» Exercise goal
Where a line of the records contains the word "placement", show that line.

[Records from a data collection]
◆ ◆ ◆ ◆

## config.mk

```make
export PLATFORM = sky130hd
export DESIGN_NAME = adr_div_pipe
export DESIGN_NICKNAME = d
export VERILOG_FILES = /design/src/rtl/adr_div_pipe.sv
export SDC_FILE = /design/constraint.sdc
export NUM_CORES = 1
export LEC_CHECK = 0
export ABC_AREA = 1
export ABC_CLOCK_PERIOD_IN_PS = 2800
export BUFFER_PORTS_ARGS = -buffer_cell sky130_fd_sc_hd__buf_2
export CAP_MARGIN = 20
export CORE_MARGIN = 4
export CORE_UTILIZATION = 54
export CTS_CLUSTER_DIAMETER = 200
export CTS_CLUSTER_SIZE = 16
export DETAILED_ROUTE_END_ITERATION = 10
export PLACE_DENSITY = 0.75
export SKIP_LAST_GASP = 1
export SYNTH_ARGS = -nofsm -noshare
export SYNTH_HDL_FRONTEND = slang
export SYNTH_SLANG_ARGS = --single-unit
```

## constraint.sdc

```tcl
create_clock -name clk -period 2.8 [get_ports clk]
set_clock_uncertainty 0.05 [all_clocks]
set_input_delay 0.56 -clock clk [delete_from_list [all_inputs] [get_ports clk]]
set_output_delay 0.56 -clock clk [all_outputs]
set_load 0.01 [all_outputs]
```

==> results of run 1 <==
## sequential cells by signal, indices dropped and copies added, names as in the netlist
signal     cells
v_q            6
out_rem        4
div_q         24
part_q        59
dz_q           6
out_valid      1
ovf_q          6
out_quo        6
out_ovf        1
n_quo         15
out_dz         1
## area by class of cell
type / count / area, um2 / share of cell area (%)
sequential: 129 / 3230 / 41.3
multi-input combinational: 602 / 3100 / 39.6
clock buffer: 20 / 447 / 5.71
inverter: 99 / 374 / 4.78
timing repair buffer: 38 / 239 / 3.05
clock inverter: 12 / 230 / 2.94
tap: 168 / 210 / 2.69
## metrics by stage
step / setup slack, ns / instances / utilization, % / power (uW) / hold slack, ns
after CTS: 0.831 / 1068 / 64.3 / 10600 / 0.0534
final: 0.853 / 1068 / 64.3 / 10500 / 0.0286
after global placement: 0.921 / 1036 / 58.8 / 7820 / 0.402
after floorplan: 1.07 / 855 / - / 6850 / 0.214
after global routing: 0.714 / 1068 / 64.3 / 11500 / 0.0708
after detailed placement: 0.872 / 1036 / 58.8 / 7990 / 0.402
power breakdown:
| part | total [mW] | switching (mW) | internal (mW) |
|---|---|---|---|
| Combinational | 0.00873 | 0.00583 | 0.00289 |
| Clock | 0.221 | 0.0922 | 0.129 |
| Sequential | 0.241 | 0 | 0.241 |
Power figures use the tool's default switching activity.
### src/rtl/hilo_sequencer.sv
// HI/LO sequencer: runs the iterative mult/div units for a fixed cycle count
// and owns the architectural HI/LO registers.
module hilo_sequencer #(
    parameter int unsigned MULT_LATENCY = 33,
    parameter int unsigned DIV_LATENCY  = 33
) (
    input  logic        Clock,
    input  logic        Reset,
    input  logic        Op_Start,
    input  logic        Op_Sel,
    input  logic [31:0] A,
    input  logic [31:0] B,
    input  logic        Hilo_Write,
    input  logic        Hilo_Sel,
    input  logic [31:0] Hilo_Data,
    input  logic [31:0] Mult_HI,
    input  logic [31:0] Mult_LO,
    input  logic [31:0] Div_HI,
    input  logic [31:0] Div_LO,
    output logic        Unit_Mult_Control,
    output logic        Unit_Div_Control,
    output logic [31:0] Unit_A,
    output logic [31:0] Unit_B,
    output logic [31:0] HI,
    output logic [31:0] LO,
    output logic        Busy,
    output logic        Done,
    output logic        Div_Zero
);

    typedef enum logic [1:0] {
        IDLE,
        RUN_M,
        RUN_D,
        CAPTURE
    } state_t;

    localparam logic [5:0] M_LAST = 6'(MULT_LATENCY - 1);
    localparam logic [5:0] D_LAST = 6'(DIV_LATENCY - 1);

    state_t     state;
    state_t     state_next;
    logic [5:0] count;
    logic       sel;
    logic       accept;
    logic       div_by_zero;

    assign div_by_zero = Op_Start && Op_Sel && (B == 32'd0);
    assign accept      = Op_Start && !div_by_zero;

    // State register; reset abandons any operation in flight.
    always_ff @(posedge Clock or negedge Reset) begin
        if (!Reset) begin
            state <= IDLE;
        end else begin
            state <= state_next;
        end
    end

    // Next-state and unit control decode.
    always_comb begin
        state_next        = state;
        Unit_Mult_Control = 1'b0;
        Unit_Div_Control  = 1'b0;
        Busy              = 1'b1;
        unique case (state)
            IDLE: begin
                Busy = 1'b0;
                if (accept) begin
                    state_next = Op_Sel ? RUN_D : RUN_M;
                end
            end
            RUN_M: begin
                Unit_Mult_Control = 1'b1;
                if (count == M_LAST) begin
                    state_next = CAPTURE;
                end
            end
            RUN_D: begin
                Unit_Div_Control = 1'b1;
                if (count == D_LAST) begin
                    state_next = CAPTURE;
                end
            end
            CAPTURE: begin
                state_next = IDLE;
            end
            default: begin
                state_next = IDLE;
            end
        endcase
    end

    // Operand latch, cycle counter, HI/LO update and event pulses.
    always_ff @(posedge Clock or negedge Reset) begin
        if (!Reset) begin
            count    <= 6'd0;
            sel      <= 1'b0;
            Unit_A   <= 32'd0;
            Unit_B   <= 32'd0;
            HI       <= 32'd0;
            LO       <= 32'd0;
            Done     <= 1'b0;
            Div_Zero <= 1'b0;
        end else begin
            Done     <= 1'b0;
            Div_Zero <= 1'b0;
            unique case (state)
                IDLE: begin
                    if (Hilo_Write) begin
                        if (Hilo_Sel) begin
                            HI <= Hilo_Data;
                        end else begin
                            LO <= Hilo_Data;
                        end
                    end
                    if (accept) begin
                        Unit_A <= A;
                        Unit_B <= B;
                        sel    <= Op_Sel;
                        count  <= 6'd0;
                    end
                    if (div_by_zero) begin
                        Div_Zero <= 1'b1;
                    end
                end
                RUN_M, RUN_D: begin
                    count <= count + 6'd1;
                end
                CAPTURE: begin
                    HI   <= sel ? Div_HI : Mult_HI;
                    LO   <= sel ? Div_LO : Mult_LO;
                    Done <= 1'b1;
                end
                default: begin
                    count <= 6'd0;
                end
            endcase
        end
    end

endmodule
===== src/rtl/imm_gen_pipe_if.sv =====
// imm_gen_pipe_if: valid/ready bundle for the immediate generator.
// Carries flush, the instr/ext_op/tag input side and the imm/tag/op output side.
interface imm_gen_pipe_if #(
  parameter int XLEN  = 32,
  parameter int TAG_W = 5
);
  logic             flush;
  logic             in_valid;
  logic             in_ready;
  logic [31:0]      instr;
  logic [2:0]       ext_op;
  logic [TAG_W-1:0] in_tag;
  logic             out_valid;
  logic             out_ready;
  logic [XLEN-1:0]  imm_out;
  logic [TAG_W-1:0] out_tag;
  logic [2:0]       out_op;

  modport master (
    output flush, in_valid, instr, ext_op,
    output in_tag, out_ready,
    input  in_ready, out_valid, imm_out,
    input  out_tag, out_op
  );

  modport slave (
    input  flush, in_valid, instr, ext_op,
    input  in_tag, out_ready,
    output in_ready, out_valid, imm_out,
    output out_tag, out_op
  );
endinterface


===== src/rtl/imm_gen_pipe.sv =====
// imm_gen_pipe: pipelined RV32I/RV64I immediate generator with skid buffer.
// Ports: clk, rst (async high), bus (slave: flush, in/out valid-ready, imm, tag, op).
module imm_gen_pipe #(
  parameter int XLEN  = 32,
  parameter int TAG_W = 5
) (
  input logic           clk,
  input logic           rst,
  imm_gen_pipe_if.slave bus
);
  localparam int SHAMT_W = (XLEN == 32) ? 5 : 6;

  logic [31:7]      i;
  logic [XLEN-1:0]  imm_c;

  logic             mv, kv, rdy;
  logic [XLEN-1:0]  m_imm, k_imm;
  logic [TAG_W-1:0] m_tag, k_tag;
  logic [2:0]       m_op, k_op;
  logic             accept, drain;

  assign i = bus.instr[31:7];

  always_comb begin
    imm_c = '0;
    unique case (bus.ext_op)
      3'b000: imm_c = '0;
      3'b001: imm_c = XLEN'($signed({i[31:25], i[11:7]}));
      3'b010: imm_c = XLEN'($signed(i[31:20]));
      3'b011: imm_c = XLEN'(i[20+SHAMT_W-1:20]);
      3'b100: imm_c = XLEN'($signed({i[31], i[7], i[30:25],
                                     i[11:8], 1'b0}));
      3'b101: imm_c = XLEN'($signed({i[31:12], 12'b0}));
      3'b110: imm_c = XLEN'($signed({i[31], i[19:12], i[20],
                                     i[30:21], 1'b0}));
      3'b111: imm_c = XLEN'(i[19:15]);
    endcase
  end

  assign accept = bus.in_valid && rdy;
  assign drain  = mv && bus.out_ready;

  // rdy mirrors !kv but is its own flop so in_ready has no
  // combinational path from anything.
  always_ff @(posedge clk or posedge rst) begin
    if (rst) begin
      mv    <= 1'b0;
      kv    <= 1'b0;
      rdy   <= 1'b1;
      m_imm <= '0;
      m_tag <= '0;
      m_op  <= '0;
      k_imm <= '0;
      k_tag <= '0;
      k_op  <= '0;
    end else if (bus.flush) begin
      mv  <= 1'b0;
      kv  <= 1'b0;
      rdy <= 1'b1;
    end else if (kv) begin
      if (drain) begin
        m_imm <= k_imm;
        m_tag <= k_tag;
        m_op  <= k_op;
        kv    <= 1'b0;
        rdy   <= 1'b1;
      end
    end else if (accept && (!mv || drain)) begin
      m_imm <= imm_c;
      m_tag <= bus.in_tag;
      m_op  <= bus.ext_op;
      mv    <= 1'b1;
    end else if (accept) begin
      k_imm <= imm_c;
      k_tag <= bus.in_tag;
      k_op  <= bus.ext_op;
      kv    <= 1'b1;
      rdy   <= 1'b0;
    end else if (drain) begin
      mv <= 1'b0;
    end
  end

  assign bus.in_ready  = rdy;
  assign bus.out_valid = mv;
  assign bus.imm_out   = m_imm;
  assign bus.out_tag   = m_tag;
  assign bus.out_op    = m_op;
endmodule
**src/rtl/ppm_pkg.sv**
```systemverilog
// Shared PPM frame-buffer definitions used by both the receive and transmit buffers.
package ppm_pkg;

  localparam int unsigned FRAME_MAX_BYTES = 16;

  // One-hot state encodings kept as plain constants for legacy compatibility.
  localparam logic [3:0] ST_IDLE       = 4'b0001;
  localparam logic [3:0] ST_RECV_FRAME = 4'b0010;
  localparam logic [3:0] ST_PRESENT    = 4'b0100;
  localparam logic [3:0] ST_FLUSH      = 4'b1000;

  typedef logic [7:0] byte_t;
  typedef logic [3:0] ptr_t;

endpackage

```
**src/rtl/ppm_rx_timeout.sv**
```systemverilog
// Saturating 16-bit idle timer; expired flags the last permitted idle cycle.
module ppm_rx_timeout #(
  parameter int unsigned TIMEOUT_CYCLES = 1024
) (
  input  logic clk,
  input  logic rst_n,
  input  logic clear,
  input  logic enable,
  output logic expired
);

  logic [15:0] count_q;
  logic [15:0] count_d;

  always_comb begin
    count_d = count_q;
    if (clear) begin
      count_d = '0;
    end else if (enable && (count_q != '1)) begin
      count_d = count_q + 16'd1;
    end
  end

  always_ff @(posedge clk or negedge rst_n) begin
    if (!rst_n) begin
      count_q <= '0;
    end else begin
      count_q <= count_d;
    end
  end

  assign expired = ({16'd0, count_q} >= (TIMEOUT_CYCLES - 32'd1));

endmodule

```
**src/rtl/ppm_rx_frame_buffer.sv**
```systemverilog
// Receive frame buffer: collects N payload bytes, then presents them to the user one per accept.
module ppm_rx_frame_buffer
  import ppm_pkg::*;
#(
  parameter int unsigned TIMEOUT_CYCLES = 1024
) (
  input  logic       clk,
  input  logic       rst_n,
  input  logic       sof_detected,
  input  logic [3:0] N,
  input  logic       byte_valid,
  input  logic [7:0] byte_in,
  input  logic       user_rd,
  output logic [7:0] Dout,
  output logic       Dout_valid,
  output logic [3:0] frame_len,
  output logic       frame_done,
  output logic       frame_err
);

  logic [3:0] state_q, state_d;
  ptr_t       wr_ptr_q, wr_ptr_d;
  ptr_t       rd_ptr_q, rd_ptr_d;
  logic [3:0] frame_len_q, frame_len_d;
  byte_t      dout_q, dout_d;
  logic       dout_valid_q, dout_valid_d;
  logic       frame_done_q, frame_done_d;
  byte_t      buffer_q [FRAME_MAX_BYTES];

  logic in_recv;
  logic wr_en;
  logic tmr_clear;
  logic tmr_enable;
  logic tmr_expired;

  assign in_recv    = (state_q == ST_RECV_FRAME);
  assign wr_en      = in_recv && byte_valid;
  assign tmr_clear  = !in_recv || byte_valid;
  assign tmr_enable = in_recv && !byte_valid;

  ppm_rx_timeout #(
    .TIMEOUT_CYCLES(TIMEOUT_CYCLES)
  ) u_timeout (
    .clk    (clk),
    .rst_n  (rst_n),
    .clear  (tmr_clear),
    .enable (tmr_enable),
    .expired(tmr_expired)
  );

  always_comb begin
    state_d      = state_q;
    wr_ptr_d     = wr_ptr_q;
    rd_ptr_d     = rd_ptr_q;
    frame_len_d  = frame_len_q;
    dout_d       = dout_q;
    dout_valid_d = dout_valid_q;
    frame_done_d = 1'b0;
    case (state_q)
      ST_IDLE: begin
        if (sof_detected && (N != 4'd0)) begin
          frame_len_d = N;
          wr_ptr_d    = '0;
          rd_ptr_d    = '0;
          state_d     = ST_RECV_FRAME;
        end
      end
      ST_RECV_FRAME: begin
        if (byte_valid) begin
          wr_ptr_d = wr_ptr_q + 4'd1;
          if (wr_ptr_q == frame_len_q - 4'd1) begin
            state_d      = ST_PRESENT;
            rd_ptr_d     = '0;
            dout_valid_d = 1'b1;
            // Single-byte frames: byte 0 is being written this very cycle.
            dout_d       = (wr_ptr_q == 4'd0) ? byte_in : buffer_q[0];
          end
        end else if (tmr_expired) begin
          state_d = ST_FLUSH;
        end
      end
      ST_PRESENT: begin
        if (user_rd && dout_valid_q) begin
          if (rd_ptr_q == frame_len_q - 4'd1) begin
            state_d      = ST_IDLE;
            dout_d       = '0;
            dout_valid_d = 1'b0;
            frame_done_d = 1'b1;
          end else begin
            rd_ptr_d = rd_ptr_q + 4'd1;
            dout_d   = buffer_q[rd_ptr_q + 4'd1];
          end
        end
      end
      ST_FLUSH: begin
        wr_ptr_d = '0;
        state_d  = ST_IDLE;
      end
      default: begin
        state_d      = ST_IDLE;
        dout_d       = '0;
        dout_valid_d = 1'b0;
      end
    endcase
  end

  always_ff @(posedge clk or negedge rst_n) begin
    if (!rst_n) begin
      state_q      <= ST_IDLE;
      wr_ptr_q     <= '0;
      rd_ptr_q     <= '0;
      frame_len_q  <= '0;
      dout_q       <= '0;
      dout_valid_q <= 1'b0;
      frame_done_q <= 1'b0;
    end else begin
      state_q      <= state_d;
      wr_ptr_q     <= wr_ptr_d;
      rd_ptr_q     <= rd_ptr_d;
      frame_len_q  <= frame_len_d;
      dout_q       <= dout_d;
      dout_valid_q <= dout_valid_d;
      frame_done_q <= frame_done_d;
    end
  end

  // Payload storage is deliberately left unreset; it is only read after being written.
  always_ff @(posedge clk) begin
    if (wr_en) begin
      buffer_q[wr_ptr_q] <= byte_in;
    end
  end

  assign Dout       = dout_q;
  assign Dout_valid = dout_valid_q;
  assign frame_len  = frame_len_q;
  assign frame_done = frame_done_q;
  assign frame_err  = (state_q == ST_FLUSH);

endmodule

```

◆ ◆ ◆ ◆

» Task answer
after global placement: 0.921 / 1036 / 58.8 / 7820 / 0.402
after detailed placement: 0.872 / 1036 / 58.8 / 7990 / 0.402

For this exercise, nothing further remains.